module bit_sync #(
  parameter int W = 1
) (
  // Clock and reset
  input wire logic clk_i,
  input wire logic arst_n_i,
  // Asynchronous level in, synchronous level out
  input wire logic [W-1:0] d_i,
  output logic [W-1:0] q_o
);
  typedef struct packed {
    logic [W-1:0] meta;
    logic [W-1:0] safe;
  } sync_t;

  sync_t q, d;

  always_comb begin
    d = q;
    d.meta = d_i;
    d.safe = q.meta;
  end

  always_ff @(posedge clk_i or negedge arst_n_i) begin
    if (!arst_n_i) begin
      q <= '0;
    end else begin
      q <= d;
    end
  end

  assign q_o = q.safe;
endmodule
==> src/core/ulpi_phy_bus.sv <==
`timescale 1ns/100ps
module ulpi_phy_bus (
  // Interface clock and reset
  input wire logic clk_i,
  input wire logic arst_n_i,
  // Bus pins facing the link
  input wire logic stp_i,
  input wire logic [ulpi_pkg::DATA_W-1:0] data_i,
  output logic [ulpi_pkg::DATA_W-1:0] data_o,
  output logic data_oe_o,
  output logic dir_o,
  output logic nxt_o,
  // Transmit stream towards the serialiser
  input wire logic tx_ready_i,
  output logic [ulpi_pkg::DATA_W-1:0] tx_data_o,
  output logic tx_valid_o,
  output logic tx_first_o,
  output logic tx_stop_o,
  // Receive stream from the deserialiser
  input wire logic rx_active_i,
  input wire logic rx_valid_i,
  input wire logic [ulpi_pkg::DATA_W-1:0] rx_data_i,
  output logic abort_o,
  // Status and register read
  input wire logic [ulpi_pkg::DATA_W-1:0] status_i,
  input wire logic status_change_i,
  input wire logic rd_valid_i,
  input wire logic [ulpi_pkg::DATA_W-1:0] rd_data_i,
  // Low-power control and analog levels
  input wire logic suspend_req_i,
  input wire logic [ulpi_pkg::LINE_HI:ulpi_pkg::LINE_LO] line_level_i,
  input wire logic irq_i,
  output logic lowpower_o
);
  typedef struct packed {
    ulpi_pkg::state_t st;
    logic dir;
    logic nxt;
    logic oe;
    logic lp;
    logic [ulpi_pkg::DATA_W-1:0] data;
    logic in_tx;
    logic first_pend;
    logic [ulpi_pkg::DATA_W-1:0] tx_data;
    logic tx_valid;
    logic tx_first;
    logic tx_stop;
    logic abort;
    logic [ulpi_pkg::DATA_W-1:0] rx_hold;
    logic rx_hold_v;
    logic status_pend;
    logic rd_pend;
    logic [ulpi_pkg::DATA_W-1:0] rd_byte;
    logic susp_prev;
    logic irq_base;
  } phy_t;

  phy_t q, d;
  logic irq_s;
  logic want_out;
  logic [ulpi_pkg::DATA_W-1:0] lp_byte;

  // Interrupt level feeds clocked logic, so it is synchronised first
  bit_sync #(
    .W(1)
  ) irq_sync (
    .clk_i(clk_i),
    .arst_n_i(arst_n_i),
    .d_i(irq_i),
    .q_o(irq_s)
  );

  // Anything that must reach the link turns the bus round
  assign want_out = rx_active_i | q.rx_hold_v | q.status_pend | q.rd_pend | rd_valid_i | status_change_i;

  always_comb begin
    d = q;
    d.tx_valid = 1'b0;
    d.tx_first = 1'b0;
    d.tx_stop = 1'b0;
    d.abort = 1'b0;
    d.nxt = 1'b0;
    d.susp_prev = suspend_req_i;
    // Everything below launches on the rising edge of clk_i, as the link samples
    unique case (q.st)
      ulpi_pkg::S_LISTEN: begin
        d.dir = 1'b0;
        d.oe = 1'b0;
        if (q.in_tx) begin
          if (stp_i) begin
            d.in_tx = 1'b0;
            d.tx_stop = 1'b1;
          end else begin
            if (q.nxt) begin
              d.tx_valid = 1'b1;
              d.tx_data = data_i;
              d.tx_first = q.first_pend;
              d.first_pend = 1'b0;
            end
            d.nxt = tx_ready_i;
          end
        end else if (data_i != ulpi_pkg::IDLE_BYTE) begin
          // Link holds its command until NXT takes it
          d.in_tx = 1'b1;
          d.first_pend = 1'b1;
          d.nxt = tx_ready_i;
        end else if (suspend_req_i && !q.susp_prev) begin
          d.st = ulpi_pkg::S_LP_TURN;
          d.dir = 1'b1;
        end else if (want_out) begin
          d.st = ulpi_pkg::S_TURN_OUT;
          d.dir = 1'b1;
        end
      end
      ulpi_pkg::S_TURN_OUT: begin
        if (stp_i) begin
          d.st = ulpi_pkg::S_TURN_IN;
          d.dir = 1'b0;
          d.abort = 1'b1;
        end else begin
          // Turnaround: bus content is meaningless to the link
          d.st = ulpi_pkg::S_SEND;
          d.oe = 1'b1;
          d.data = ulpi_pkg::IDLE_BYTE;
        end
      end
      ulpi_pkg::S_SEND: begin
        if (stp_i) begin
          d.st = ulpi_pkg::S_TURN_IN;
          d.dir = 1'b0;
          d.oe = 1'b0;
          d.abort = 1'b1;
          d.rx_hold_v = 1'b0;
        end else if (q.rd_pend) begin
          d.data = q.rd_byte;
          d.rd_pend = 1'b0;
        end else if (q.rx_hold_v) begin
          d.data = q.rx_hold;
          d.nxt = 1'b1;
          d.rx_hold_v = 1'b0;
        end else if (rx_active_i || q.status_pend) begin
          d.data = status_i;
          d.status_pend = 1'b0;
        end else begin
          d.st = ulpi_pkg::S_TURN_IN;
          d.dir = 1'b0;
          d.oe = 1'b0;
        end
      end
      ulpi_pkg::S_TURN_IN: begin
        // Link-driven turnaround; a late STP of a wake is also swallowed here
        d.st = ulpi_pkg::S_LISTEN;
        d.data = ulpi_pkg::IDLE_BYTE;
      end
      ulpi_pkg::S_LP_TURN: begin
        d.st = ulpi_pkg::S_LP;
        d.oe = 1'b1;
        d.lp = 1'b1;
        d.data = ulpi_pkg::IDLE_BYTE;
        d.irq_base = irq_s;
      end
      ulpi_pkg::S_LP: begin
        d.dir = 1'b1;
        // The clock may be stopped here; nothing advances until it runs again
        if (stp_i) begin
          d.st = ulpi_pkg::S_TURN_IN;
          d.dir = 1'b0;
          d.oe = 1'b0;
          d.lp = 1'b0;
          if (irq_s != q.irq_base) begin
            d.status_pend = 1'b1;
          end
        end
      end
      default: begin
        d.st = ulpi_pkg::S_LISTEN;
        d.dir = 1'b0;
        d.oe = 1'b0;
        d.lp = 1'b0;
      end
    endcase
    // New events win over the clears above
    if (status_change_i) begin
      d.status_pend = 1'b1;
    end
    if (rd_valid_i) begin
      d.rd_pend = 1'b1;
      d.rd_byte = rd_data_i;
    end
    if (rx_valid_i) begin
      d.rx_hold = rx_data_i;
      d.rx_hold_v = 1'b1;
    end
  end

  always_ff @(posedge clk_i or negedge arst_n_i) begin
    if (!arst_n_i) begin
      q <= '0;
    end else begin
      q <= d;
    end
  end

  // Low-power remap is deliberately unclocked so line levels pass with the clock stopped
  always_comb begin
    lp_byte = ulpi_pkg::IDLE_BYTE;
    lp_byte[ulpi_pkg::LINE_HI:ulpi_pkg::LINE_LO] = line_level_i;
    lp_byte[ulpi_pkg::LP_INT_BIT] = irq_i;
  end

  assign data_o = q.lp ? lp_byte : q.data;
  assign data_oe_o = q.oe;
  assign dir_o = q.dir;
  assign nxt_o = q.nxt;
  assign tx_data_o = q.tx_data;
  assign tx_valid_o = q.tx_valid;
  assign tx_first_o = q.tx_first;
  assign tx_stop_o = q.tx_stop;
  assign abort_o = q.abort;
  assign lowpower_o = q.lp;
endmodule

──────────

*PROBLEM DETAILS*: Repeat the records exactly, leaving out none of them.

*SOLUTION FOR THIS PROBLEM*:
module bit_sync #(
  parameter int W = 1
) (
  // Clock and reset
  input wire logic clk_i,
  input wire logic arst_n_i,
  // Asynchronous level in, synchronous level out
  input wire logic [W-1:0] d_i,
  output logic [W-1:0] q_o
);
  typedef struct packed {
    logic [W-1:0] meta;
    logic [W-1:0] safe;
  } sync_t;

  sync_t q, d;

  always_comb begin
    d = q;
    d.meta = d_i;
    d.safe = q.meta;
  end

  always_ff @(posedge clk_i or negedge arst_n_i) begin
    if (!arst_n_i) begin
      q <= '0;
    end else begin
      q <= d;
    end
  end

  assign q_o = q.safe;
endmodule
==> src/core/ulpi_phy_bus.sv <==
`timescale 1ns/100ps
module ulpi_phy_bus (
  // Interface clock and reset
  input wire logic clk_i,
  input wire logic arst_n_i,
  // Bus pins facing the link
  input wire logic stp_i,
  input wire logic [ulpi_pkg::DATA_W-1:0] data_i,
  output logic [ulpi_pkg::DATA_W-1:0] data_o,
  output logic data_oe_o,
  output logic dir_o,
  output logic nxt_o,
  // Transmit stream towards the serialiser
  input wire logic tx_ready_i,
  output logic [ulpi_pkg::DATA_W-1:0] tx_data_o,
  output logic tx_valid_o,
  output logic tx_first_o,
  output logic tx_stop_o,
  // Receive stream from the deserialiser
  input wire logic rx_active_i,
  input wire logic rx_valid_i,
  input wire logic [ulpi_pkg::DATA_W-1:0] rx_data_i,
  output logic abort_o,
  // Status and register read
  input wire logic [ulpi_pkg::DATA_W-1:0] status_i,
  input wire logic status_change_i,
  input wire logic rd_valid_i,
  input wire logic [ulpi_pkg::DATA_W-1:0] rd_data_i,
  // Low-power control and analog levels
  input wire logic suspend_req_i,
  input wire logic [ulpi_pkg::LINE_HI:ulpi_pkg::LINE_LO] line_level_i,
  input wire logic irq_i,
  output logic lowpower_o
);
  typedef struct packed {
    ulpi_pkg::state_t st;
    logic dir;
    logic nxt;
    logic oe;
    logic lp;
    logic [ulpi_pkg::DATA_W-1:0] data;
    logic in_tx;
    logic first_pend;
    logic [ulpi_pkg::DATA_W-1:0] tx_data;
    logic tx_valid;
    logic tx_first;
    logic tx_stop;
    logic abort;
    logic [ulpi_pkg::DATA_W-1:0] rx_hold;
    logic rx_hold_v;
    logic status_pend;
    logic rd_pend;
    logic [ulpi_pkg::DATA_W-1:0] rd_byte;
    logic susp_prev;
    logic irq_base;
  } phy_t;

  phy_t q, d;
  logic irq_s;
  logic want_out;
  logic [ulpi_pkg::DATA_W-1:0] lp_byte;

  // Interrupt level feeds clocked logic, so it is synchronised first
  bit_sync #(
    .W(1)
  ) irq_sync (
    .clk_i(clk_i),
    .arst_n_i(arst_n_i),
    .d_i(irq_i),
    .q_o(irq_s)
  );

  // Anything that must reach the link turns the bus round
  assign want_out = rx_active_i | q.rx_hold_v | q.status_pend | q.rd_pend | rd_valid_i | status_change_i;

  always_comb begin
    d = q;
    d.tx_valid = 1'b0;
    d.tx_first = 1'b0;
    d.tx_stop = 1'b0;
    d.abort = 1'b0;
    d.nxt = 1'b0;
    d.susp_prev = suspend_req_i;
    // Everything below launches on the rising edge of clk_i, as the link samples
    unique case (q.st)
      ulpi_pkg::S_LISTEN: begin
        d.dir = 1'b0;
        d.oe = 1'b0;
        if (q.in_tx) begin
          if (stp_i) begin
            d.in_tx = 1'b0;
            d.tx_stop = 1'b1;
          end else begin
            if (q.nxt) begin
              d.tx_valid = 1'b1;
              d.tx_data = data_i;
              d.tx_first = q.first_pend;
              d.first_pend = 1'b0;
            end
            d.nxt = tx_ready_i;
          end
        end else if (data_i != ulpi_pkg::IDLE_BYTE) begin
          // Link holds its command until NXT takes it
          d.in_tx = 1'b1;
          d.first_pend = 1'b1;
          d.nxt = tx_ready_i;
        end else if (suspend_req_i && !q.susp_prev) begin
          d.st = ulpi_pkg::S_LP_TURN;
          d.dir = 1'b1;
        end else if (want_out) begin
          d.st = ulpi_pkg::S_TURN_OUT;
          d.dir = 1'b1;
        end
      end
      ulpi_pkg::S_TURN_OUT: begin
        if (stp_i) begin
          d.st = ulpi_pkg::S_TURN_IN;
          d.dir = 1'b0;
          d.abort = 1'b1;
        end else begin
          // Turnaround: bus content is meaningless to the link
          d.st = ulpi_pkg::S_SEND;
          d.oe = 1'b1;
          d.data = ulpi_pkg::IDLE_BYTE;
        end
      end
      ulpi_pkg::S_SEND: begin
        if (stp_i) begin
          d.st = ulpi_pkg::S_TURN_IN;
          d.dir = 1'b0;
          d.oe = 1'b0;
          d.abort = 1'b1;
          d.rx_hold_v = 1'b0;
        end else if (q.rd_pend) begin
          d.data = q.rd_byte;
          d.rd_pend = 1'b0;
        end else if (q.rx_hold_v) begin
          d.data = q.rx_hold;
          d.nxt = 1'b1;
          d.rx_hold_v = 1'b0;
        end else if (rx_active_i || q.status_pend) begin
          d.data = status_i;
          d.status_pend = 1'b0;
        end else begin
          d.st = ulpi_pkg::S_TURN_IN;
          d.dir = 1'b0;
          d.oe = 1'b0;
        end
      end
      ulpi_pkg::S_TURN_IN: begin
        // Link-driven turnaround; a late STP of a wake is also swallowed here
        d.st = ulpi_pkg::S_LISTEN;
        d.data = ulpi_pkg::IDLE_BYTE;
      end
      ulpi_pkg::S_LP_TURN: begin
        d.st = ulpi_pkg::S_LP;
        d.oe = 1'b1;
        d.lp = 1'b1;
        d.data = ulpi_pkg::IDLE_BYTE;
        d.irq_base = irq_s;
      end
      ulpi_pkg::S_LP: begin
        d.dir = 1'b1;
        // The clock may be stopped here; nothing advances until it runs again
        if (stp_i) begin
          d.st = ulpi_pkg::S_TURN_IN;
          d.dir = 1'b0;
          d.oe = 1'b0;
          d.lp = 1'b0;
          if (irq_s != q.irq_base) begin
            d.status_pend = 1'b1;
          end
        end
      end
      default: begin
        d.st = ulpi_pkg::S_LISTEN;
        d.dir = 1'b0;
        d.oe = 1'b0;
        d.lp = 1'b0;
      end
    endcase
    // New events win over the clears above
    if (status_change_i) begin
      d.status_pend = 1'b1;
    end
    if (rd_valid_i) begin
      d.rd_pend = 1'b1;
      d.rd_byte = rd_data_i;
    end
    if (rx_valid_i) begin
      d.rx_hold = rx_data_i;
      d.rx_hold_v = 1'b1;
    end
  end

  always_ff @(posedge clk_i or negedge arst_n_i) begin
    if (!arst_n_i) begin
      q <= '0;
    end else begin
      q <= d;
    end
  end

  // Low-power remap is deliberately unclocked so line levels pass with the clock stopped
  always_comb begin
    lp_byte = ulpi_pkg::IDLE_BYTE;
    lp_byte[ulpi_pkg::LINE_HI:ulpi_pkg::LINE_LO] = line_level_i;
    lp_byte[ulpi_pkg::LP_INT_BIT] = irq_i;
  end

  assign data_o = q.lp ? lp_byte : q.data;
  assign data_oe_o = q.oe;
  assign dir_o = q.dir;
  assign nxt_o = q.nxt;
  assign tx_data_o = q.tx_data;
  assign tx_valid_o = q.tx_valid;
  assign tx_first_o = q.tx_first;
  assign tx_stop_o = q.tx_stop;
  assign abort_o = q.abort;
  assign lowpower_o = q.lp;
endmodule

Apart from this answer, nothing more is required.